Authors: Difei Gu, Yunhe Gao, Yang Zhou, Mu Zhou, Dimitris Metaxas
Abstract: Automated chest radiographs interpretation requires both accurate disease
classification and detailed radiology report generation, presenting a
significant challenge in the clinical workflow. Current approaches either focus
on classification accuracy at the expense of interpretability or generate
detailed but potentially unreliable reports through image captioning
techniques. In this study, we present RadAlign, a novel framework that combines
the predictive accuracy of vision-language models (VLMs) with the reasoning
capabilities of large language models (LLMs). Inspired by the radiologist’s
workflow, RadAlign first employs a specialized VLM to align visual features
with key medical concepts, achieving superior disease classification with an
average AUC of 0.885 across multiple diseases. These recognized medical
conditions, represented as text-based concepts in the aligned visual-language
space, are then used to prompt LLM-based report generation.
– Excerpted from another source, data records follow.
[src/rtl/probe_pkg.sv]
// Shared types and constants for the probe port arbiter.
package probe_pkg;

  typedef enum logic [1:0] {
    IDLE  = 2'd0,
    MARK1 = 2'd1,
    MARK2 = 2'd2,
    SHOW  = 2'd3
  } state_t;

  // Upper nibble of the second marker byte; the lower nibble carries src_id.
  localparam logic [3:0] MARK2_NIB     = 4'h5;
  localparam logic [7:0] DEF_MARK_BYTE = 8'hA5;

endpackage

[src/rtl/probe_rr_pick.sv]
// Combinational round-robin picker: first requester at or after last+1, wrapping.
module probe_rr_pick #(
  parameter int N_SRC = 4
) (
  input  logic [N_SRC-1:0]         req,
  input  logic [$clog2(N_SRC)-1:0] last,
  output logic [$clog2(N_SRC)-1:0] win,
  output logic                     any
);

  localparam int IW = $clog2(N_SRC);

  int          pos;
  logic [IW-1:0] idx;

  // Scan from the farthest candidate back to the nearest so the nearest wins.
  // The previous grantee (offset N_SRC) is only picked when nobody else asks.
  always_comb begin
    win = '0;
    any = |req;
    pos = 0;
    idx = '0;
    for (int k = N_SRC; k >= 1; k--) begin
      pos = (int'(last) + k) % N_SRC;
      idx = IW'(pos);
      if (req[idx]) win = idx;
    end
  end

endmodule

[src/rtl/probe_port_arbiter.sv]
// Time-shares the 8-bit probe port among debug sources, with a marker frame
// ahead of every newly granted source and a minimum hold per grant.
module probe_port_arbiter
  import probe_pkg::*;
#(
  parameter int         N_SRC       = 4,
  parameter int         HOLD_CYCLES = 16,
  parameter logic [7:0] MARK_BYTE   = DEF_MARK_BYTE
) (
  input  logic                     clk,
  input  logic                     rst,
  input  logic [N_SRC-1:0]         req,
  input  logic [8*N_SRC-1:0]       data,
  output logic [N_SRC-1:0]         grant,
  output logic [7:0]               port,
  output logic                     active,
  output logic [$clog2(N_SRC)-1:0] src_id
);

  localparam int IW = $clog2(N_SRC);
  localparam int HW = $clog2(HOLD_CYCLES + 1);

  state_t                  state, state_nx;
  logic [IW-1:0]           last, last_nx, sel_nx;
  logic [HW-1:0]           hold, hold_nx;
  logic [IW-1:0]           win;
  logic                    any;
  logic [N_SRC-1:0][7:0]   data_arr;
  logic [N_SRC-1:0]        grant_nx;
  logic [7:0]              port_nx;
  logic [3:0]              sel_nib;

  assign data_arr = data;

  probe_rr_pick #(.N_SRC(N_SRC)) u_pick (
    .req  (req),
    .last (last),
    .win  (win),
    .any  (any)
  );

  // Next state, grantee and hold counter; requests only matter in IDLE and
  // in SHOW once the hold window has run out.
  always_comb begin
    state_nx = state;
    last_nx  = last;
    sel_nx   = src_id;
    hold_nx  = hold;
    case (state)
      IDLE: begin
        if (any) begin
          state_nx = MARK1;
          sel_nx   = win;
          last_nx  = win;
        end
      end
      MARK1: state_nx = MARK2;
      MARK2: begin
        state_nx = SHOW;
        hold_nx  = HW'(HOLD_CYCLES - 1);
      end
      SHOW: begin
        if (hold != '0) begin
          hold_nx = hold - 1'b1;
        end else if (!any) begin
          state_nx = IDLE;
        end else if (win != src_id) begin
          // Sole-requester case picks the current source and just stays.
          state_nx = MARK1;
          sel_nx   = win;
          last_nx  = win;
        end
      end
      default: state_nx = IDLE;
    endcase
  end

  // Registered outputs are decoded from the state being entered.
  always_comb begin
    port_nx  = 8'h00;
    grant_nx = '0;
    sel_nib  = 4'(sel_nx);
    case (state_nx)
      MARK1: port_nx = MARK_BYTE;
      MARK2: port_nx = {MARK2_NIB, sel_nib};
      SHOW: begin
        port_nx          = data_arr[sel_nx];
        grant_nx[sel_nx] = 1'b1;
      end
      default: port_nx = 8'h00;
    endcase
  end

  // State and output registers; last starts at N_SRC-1 so source 0 wins first.
  always_ff @(posedge clk or posedge rst) begin
    if (rst) begin
      state  <= IDLE;
      last   <= IW'(N_SRC - 1);
      hold   <= '0;
      src_id <= '0;
      port   <= 8'h00;
      grant  <= '0;
      active <= 1'b0;
    end else begin
      state  <= state_nx;
      last   <= last_nx;
      hold   <= hold_nx;
      src_id <= sel_nx;
      port   <= port_nx;
      grant  <= grant_nx;
      active <= (state_nx != IDLE);
    end
  end

endmodule
## config.mk

```make
export PLATFORM = sky130hd
export DESIGN_NAME = mac_sched
export DESIGN_NICKNAME = d
export VERILOG_FILES = /design/src/rtl/mac_sched_pkg.sv /design/src/rtl/mac_sched_dp.sv /design/src/rtl/mac_sched.sv
export SDC_FILE = /design/constraint.sdc
export NUM_CORES = 1
export LEC_CHECK = 0
export CAP_MARGIN = 25
export CELL_PAD_IN_SITES_DETAIL_PLACEMENT = 0
export CELL_PAD_IN_SITES_GLOBAL_PLACEMENT = 2
export CORE_ASPECT_RATIO = 1.25
export CORE_MARGIN = 2
export CORE_UTILIZATION = 30
export DETAILED_ROUTE_END_ITERATION = 10
export PLACE_DENSITY_LB_ADDON = 0.1
export SETUP_SLACK_MARGIN = 0.4
export SLEW_MARGIN = 30
export SYNTH_ARGS = -nofsm -noshare
export SYNTH_HDL_FRONTEND = slang
export SYNTH_SLANG_ARGS = --single-unit
```

## constraint.sdc

```tcl
create_clock -name clk -period 6.6 [get_ports clk]
set_input_delay 1.32 -clock clk [delete_from_list [all_inputs] [get_ports clk]]
set_output_delay 1.32 -clock clk [all_outputs]
set_load 0.05 [all_outputs]
```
Enhanced by a
retrieval-augmented generation mechanism that grounds outputs in similar
historical cases, RadAlign delivers superior report quality with a GREEN score
of 0.678, outperforming state-of-the-art methods’ 0.634. Our framework
maintains strong clinical interpretability while reducing hallucinations,
advancing automated medical imaging and report analysis through integrated
predictive and generative AI. Code is available at
https://github.com/difeigu/RadAlign.
Source: http://arxiv.org/abs/2501.07525v1